——————————————————–

Letter Address:H.264 Data Structure

Blog Address:H.264 Data Structure

Address of nuggets:H.264 Data Structure

——————————————————–

Why ?

I believe in your computer, there must be some downloaded good video files, if you say no, I believe you have always had it? Ever? Then I want to tell you that there was a time when you didn’t download movies for free, and then you regretted missing out on downloading blockbusters in those years.

Ok, to get back to the point, we must have seen a lot of video files in avi, MP4, RMVB, FLV and other formats in our daily life. And very few people actually dig into what are those files? In fact, all of the above formats are encapsulated video formats.

What is encapsulated format?

Specification for packaging audio and video data into a single file. Do not package the format gap is not large, each has its own strengths.

Play a video file from the Internet from video player

Need to go through the following steps: protocol unpacking, unpacking, decoding video audio, video audio synchronization. If local files are played, you do not need to decompress the protocol. The other steps are the same.

  • Protocol solution: The data of the streaming media protocol is parsed into the corresponding encapsulated data in the standard format
  • Unencapsulation: Separates the input encapsulated data into audio stream compressed encoded data and video stream compressed encoded data.
  • Decoding: it is to compress and encode video/audio data and decode it into uncompressed video/audio raw data.
  • Video and audio synchronization: the video and audio data decoded are synchronized according to the parameter information obtained in the process of unsealing module, and the video and audio data is sent to the system’s graphics card and sound card for playback.

Why do you encode video data

The main function of video coding is to compress video pixel data (RGB,YUV, etc.) into video code stream, thus reducing the amount of video data. Here’s an example: For example, the current screen resolution of the mobile phone is 1280 * 720(that is, we usually choose 720P in the video software), assuming 30 frames per second (that is, 30 pictures per second), So the data in one second is 1280 * 720(bit pixels)*30(pieces) / 8(1 byte 8 bits)(result B), that is, the data volume in one second is 3.456M, and the data volume in one minute is 207.36M, so we usually watch a movie is about 18G of traffic. Imagine how scary that would be for storage, or network transport.

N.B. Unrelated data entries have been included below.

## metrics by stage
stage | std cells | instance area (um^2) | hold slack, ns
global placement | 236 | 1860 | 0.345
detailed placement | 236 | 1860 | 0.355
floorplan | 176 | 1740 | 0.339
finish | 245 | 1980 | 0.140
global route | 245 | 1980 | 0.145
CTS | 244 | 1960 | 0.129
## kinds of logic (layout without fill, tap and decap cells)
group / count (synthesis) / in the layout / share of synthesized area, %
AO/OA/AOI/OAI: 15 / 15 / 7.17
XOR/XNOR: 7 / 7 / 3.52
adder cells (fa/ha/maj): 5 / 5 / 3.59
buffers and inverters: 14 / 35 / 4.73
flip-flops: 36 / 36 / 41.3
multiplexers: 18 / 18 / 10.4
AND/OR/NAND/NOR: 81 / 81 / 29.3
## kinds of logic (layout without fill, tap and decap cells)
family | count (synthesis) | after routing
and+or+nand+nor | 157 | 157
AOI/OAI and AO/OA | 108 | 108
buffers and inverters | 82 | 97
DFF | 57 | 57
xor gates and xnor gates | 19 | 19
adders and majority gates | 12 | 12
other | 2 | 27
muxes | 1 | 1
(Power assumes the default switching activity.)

It is because of the above reasons that we need to encode video data in order to minimize the definition of the program and reduce the amount of data. H264 is currently widely used as a coding format, and we will mainly introduce the code stream structure of H264.

Code flow structure

Refresh image concept

In our mind, an image is an image, whereas in H264 an image is a collection.

Frames, top field and bottom field can all be called images. A frame is usually a complete image. When video signals are collected, if progressive scanning is used, the signal obtained from each scan is an image, that is, a frame. When the video signal is collected, if interlaced scanning (odd and even lines) is used, the scanned frame image is divided into two parts, each part is called “field”, which is divided into “top field” and “bottom field” according to the order. The concepts of “frame” and “field” lead to different coding methods: frame coding and field coding. Progressive scanning is suitable for moving images, so frame coding is better for moving images. Interlaced scanning is suitable for non-moving images, so it is better to use field coding for non-moving images.

H264 original bit stream

  • Structure: Consists of one NALU after another, and its function is divided into two layers, VCL(video coding layer) and NAL(network extraction layer).
    • VCL: includes syntax level definitions for core compression engines and blocks, macroblocks and slices, designed for efficient coding as much as possible independent of the network.
    • NAL: Is responsible for adapting vCL-generated bit strings to a wide variety of network and multivariate environments, covering all syntax levels above the chip level.

  • Composition: NALU (Nal Unit) = NALU header + RBSP Before VCL data is transmitted or stored, the encoded VCL data is mapped or encapsulated into the Nal Unit (NALU, Nal Unit for short). Each NALU includes a Raw Byte Sequence Payload (RBSP) and a set of NALU headers corresponding to the video encoding. The basic structure of RBSP is that the end bit is added to the end of the original encoded data. One bit “1” and several bits “0” for byte alignment.
A raw H.264 NALU cell usually consists of [StartCode] [NALU Header] [NALU Payload]

  • StartCode: StartCode is used to indicate that this is the Start of a NALU unit and must be “00 00 00 01” or “00 00 01”.

  • NALU Header The following table shows NAL Header types

Such as:

00 00 00 01 06: SEI info 00 00 00 01 07: SPS 00 00 00 01 08: PPS 00 00 00 01 05: IDR SliceCopy the code
  • RBSP: A NAL packet stores its Payload Data in the Raw Byte Sequence Payload (RBSP). RBSP is a series Of SODB(strings Of Data Bits).

  • The association between a frame and NALU: after passing through the H.264 encoder, a frame is encoded into one or more slices, and the carrier carrying these slices is called NALU. Note: The concept of slice is different from frame, which is used to describe an image and a frame corresponds to an image, while slice, a new concept proposed in H.264, is integrated in an efficient way by encoding the image and dividing it into slices. An image has at least one or more slices. Slices are loaded and transmitted by NALU, but this does not necessarily mean that slices are in NALU, which is a sufficient and unnecessary condition, because NALU may also load other information used to describe the video.

What is a slice?

The main function of a slice is to serve as a carrier for macroblocks (ps: the concept of macroblocks will be introduced below). The chip was created to limit the spread and transmission of error codes.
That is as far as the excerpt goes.